Work instruction:
Each line that contains "output" needs to be copied from the listing.

Supplied records:
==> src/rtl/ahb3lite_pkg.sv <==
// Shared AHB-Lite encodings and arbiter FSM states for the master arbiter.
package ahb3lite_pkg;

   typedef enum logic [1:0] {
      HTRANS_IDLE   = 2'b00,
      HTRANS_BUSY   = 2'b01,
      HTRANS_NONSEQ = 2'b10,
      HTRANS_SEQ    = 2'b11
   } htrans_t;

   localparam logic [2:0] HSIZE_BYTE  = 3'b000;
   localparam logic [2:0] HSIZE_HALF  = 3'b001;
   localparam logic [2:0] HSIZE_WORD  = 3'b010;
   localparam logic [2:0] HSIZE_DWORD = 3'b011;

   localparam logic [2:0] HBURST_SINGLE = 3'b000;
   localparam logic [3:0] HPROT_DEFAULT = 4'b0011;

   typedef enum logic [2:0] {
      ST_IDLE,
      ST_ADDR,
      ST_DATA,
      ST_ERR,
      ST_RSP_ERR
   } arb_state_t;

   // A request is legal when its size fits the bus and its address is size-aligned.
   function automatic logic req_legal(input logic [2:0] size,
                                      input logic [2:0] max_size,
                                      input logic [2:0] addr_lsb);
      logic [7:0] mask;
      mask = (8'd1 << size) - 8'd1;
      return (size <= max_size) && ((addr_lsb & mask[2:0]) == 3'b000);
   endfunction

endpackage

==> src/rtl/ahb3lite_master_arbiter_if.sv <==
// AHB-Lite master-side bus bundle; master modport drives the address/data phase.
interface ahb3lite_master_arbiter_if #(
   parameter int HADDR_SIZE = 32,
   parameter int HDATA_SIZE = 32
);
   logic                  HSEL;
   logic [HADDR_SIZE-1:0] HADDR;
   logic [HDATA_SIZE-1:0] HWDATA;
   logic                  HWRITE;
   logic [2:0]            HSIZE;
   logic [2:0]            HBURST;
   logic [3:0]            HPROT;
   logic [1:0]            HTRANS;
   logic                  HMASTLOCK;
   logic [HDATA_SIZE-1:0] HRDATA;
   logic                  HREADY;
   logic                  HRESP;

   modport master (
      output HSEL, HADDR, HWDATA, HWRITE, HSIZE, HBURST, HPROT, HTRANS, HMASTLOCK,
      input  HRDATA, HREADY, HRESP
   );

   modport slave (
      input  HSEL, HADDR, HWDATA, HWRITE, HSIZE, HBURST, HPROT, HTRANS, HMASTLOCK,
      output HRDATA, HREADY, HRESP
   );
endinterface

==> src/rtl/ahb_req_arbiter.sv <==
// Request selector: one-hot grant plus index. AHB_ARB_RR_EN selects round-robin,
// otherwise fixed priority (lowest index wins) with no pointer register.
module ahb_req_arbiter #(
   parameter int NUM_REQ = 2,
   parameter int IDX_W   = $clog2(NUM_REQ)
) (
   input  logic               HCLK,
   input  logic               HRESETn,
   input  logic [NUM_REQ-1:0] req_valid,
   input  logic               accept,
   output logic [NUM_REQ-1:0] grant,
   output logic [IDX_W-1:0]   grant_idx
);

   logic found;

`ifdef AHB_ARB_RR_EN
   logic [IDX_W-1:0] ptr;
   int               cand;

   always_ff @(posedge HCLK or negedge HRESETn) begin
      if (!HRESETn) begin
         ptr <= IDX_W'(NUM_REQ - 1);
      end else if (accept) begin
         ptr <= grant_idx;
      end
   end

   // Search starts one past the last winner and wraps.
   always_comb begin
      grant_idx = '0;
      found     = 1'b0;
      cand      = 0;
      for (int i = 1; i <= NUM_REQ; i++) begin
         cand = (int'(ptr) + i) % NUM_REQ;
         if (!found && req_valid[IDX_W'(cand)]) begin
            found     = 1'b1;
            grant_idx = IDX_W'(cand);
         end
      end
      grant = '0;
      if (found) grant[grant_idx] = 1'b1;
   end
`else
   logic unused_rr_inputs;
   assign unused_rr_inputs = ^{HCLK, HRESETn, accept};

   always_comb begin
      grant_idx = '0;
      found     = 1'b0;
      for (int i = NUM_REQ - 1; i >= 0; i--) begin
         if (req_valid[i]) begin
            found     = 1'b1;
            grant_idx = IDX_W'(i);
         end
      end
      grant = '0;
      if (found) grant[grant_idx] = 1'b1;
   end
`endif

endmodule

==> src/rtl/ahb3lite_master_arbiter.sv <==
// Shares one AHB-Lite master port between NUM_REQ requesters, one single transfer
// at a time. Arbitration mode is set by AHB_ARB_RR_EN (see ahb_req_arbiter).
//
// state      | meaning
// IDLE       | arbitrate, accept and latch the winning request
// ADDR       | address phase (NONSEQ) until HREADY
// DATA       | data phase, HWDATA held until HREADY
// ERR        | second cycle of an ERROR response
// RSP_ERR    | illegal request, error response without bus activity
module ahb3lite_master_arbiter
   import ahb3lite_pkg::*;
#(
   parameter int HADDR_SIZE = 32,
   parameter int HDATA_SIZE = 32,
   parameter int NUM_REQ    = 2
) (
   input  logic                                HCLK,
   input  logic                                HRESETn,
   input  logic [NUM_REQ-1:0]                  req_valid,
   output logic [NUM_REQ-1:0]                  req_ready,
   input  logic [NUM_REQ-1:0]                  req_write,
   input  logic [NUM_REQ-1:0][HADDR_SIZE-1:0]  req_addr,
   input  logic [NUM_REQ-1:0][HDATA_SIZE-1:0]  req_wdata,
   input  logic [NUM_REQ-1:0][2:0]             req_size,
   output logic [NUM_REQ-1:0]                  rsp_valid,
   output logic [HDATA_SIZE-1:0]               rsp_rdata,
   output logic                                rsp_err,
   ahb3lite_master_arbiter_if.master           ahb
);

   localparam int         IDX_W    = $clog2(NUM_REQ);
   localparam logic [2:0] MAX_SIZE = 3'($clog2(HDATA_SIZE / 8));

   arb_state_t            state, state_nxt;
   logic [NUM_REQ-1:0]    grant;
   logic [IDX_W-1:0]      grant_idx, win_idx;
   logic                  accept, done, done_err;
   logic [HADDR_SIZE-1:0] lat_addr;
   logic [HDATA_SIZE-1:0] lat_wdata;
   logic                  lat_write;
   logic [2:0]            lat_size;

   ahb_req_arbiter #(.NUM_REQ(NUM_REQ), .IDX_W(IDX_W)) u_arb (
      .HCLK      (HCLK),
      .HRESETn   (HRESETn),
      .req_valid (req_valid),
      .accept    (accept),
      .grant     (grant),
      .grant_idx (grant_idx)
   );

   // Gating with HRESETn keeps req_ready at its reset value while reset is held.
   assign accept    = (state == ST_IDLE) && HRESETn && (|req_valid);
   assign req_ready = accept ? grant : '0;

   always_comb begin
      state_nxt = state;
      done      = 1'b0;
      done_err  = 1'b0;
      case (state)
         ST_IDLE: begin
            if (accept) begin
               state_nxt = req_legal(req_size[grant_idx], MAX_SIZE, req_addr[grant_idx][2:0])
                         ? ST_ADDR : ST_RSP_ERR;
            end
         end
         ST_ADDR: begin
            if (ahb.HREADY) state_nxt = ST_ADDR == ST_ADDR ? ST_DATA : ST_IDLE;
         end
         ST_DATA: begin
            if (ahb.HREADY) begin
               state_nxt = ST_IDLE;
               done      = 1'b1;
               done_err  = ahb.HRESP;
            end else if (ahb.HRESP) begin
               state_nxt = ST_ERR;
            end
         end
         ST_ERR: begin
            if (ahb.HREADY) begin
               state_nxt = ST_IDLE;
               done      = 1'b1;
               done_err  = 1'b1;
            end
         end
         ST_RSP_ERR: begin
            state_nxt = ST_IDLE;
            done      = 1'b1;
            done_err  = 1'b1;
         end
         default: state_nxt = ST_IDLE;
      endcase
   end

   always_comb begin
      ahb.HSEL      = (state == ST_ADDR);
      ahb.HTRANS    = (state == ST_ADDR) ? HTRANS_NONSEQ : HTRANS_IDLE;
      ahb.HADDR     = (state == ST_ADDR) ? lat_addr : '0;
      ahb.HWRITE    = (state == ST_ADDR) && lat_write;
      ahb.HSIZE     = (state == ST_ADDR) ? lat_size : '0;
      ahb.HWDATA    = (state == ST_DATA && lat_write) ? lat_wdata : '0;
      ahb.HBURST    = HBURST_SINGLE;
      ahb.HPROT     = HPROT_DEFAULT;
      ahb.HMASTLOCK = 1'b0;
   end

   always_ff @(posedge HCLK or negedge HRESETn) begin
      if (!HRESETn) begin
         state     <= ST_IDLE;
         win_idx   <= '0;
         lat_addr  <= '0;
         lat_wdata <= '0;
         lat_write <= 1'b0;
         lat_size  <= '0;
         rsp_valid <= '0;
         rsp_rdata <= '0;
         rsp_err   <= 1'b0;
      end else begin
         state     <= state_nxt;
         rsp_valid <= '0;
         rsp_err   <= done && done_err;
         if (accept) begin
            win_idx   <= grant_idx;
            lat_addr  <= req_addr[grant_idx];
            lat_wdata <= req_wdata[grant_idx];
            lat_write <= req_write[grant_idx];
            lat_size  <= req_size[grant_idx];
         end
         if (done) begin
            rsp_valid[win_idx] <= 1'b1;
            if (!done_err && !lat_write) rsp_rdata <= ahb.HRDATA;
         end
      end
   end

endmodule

Finished task:
      output HSEL, HADDR, HWDATA, HWRITE, HSIZE, HBURST, HPROT, HTRANS, HMASTLOCK,
      output HRDATA, HREADY, HRESP
   output logic [NUM_REQ-1:0] grant,
   output logic [IDX_W-1:0]   grant_idx
   output logic [NUM_REQ-1:0]                  req_ready,
   output logic [NUM_REQ-1:0]                  rsp_valid,
   output logic [HDATA_SIZE-1:0]               rsp_rdata,
   output logic                                rsp_err,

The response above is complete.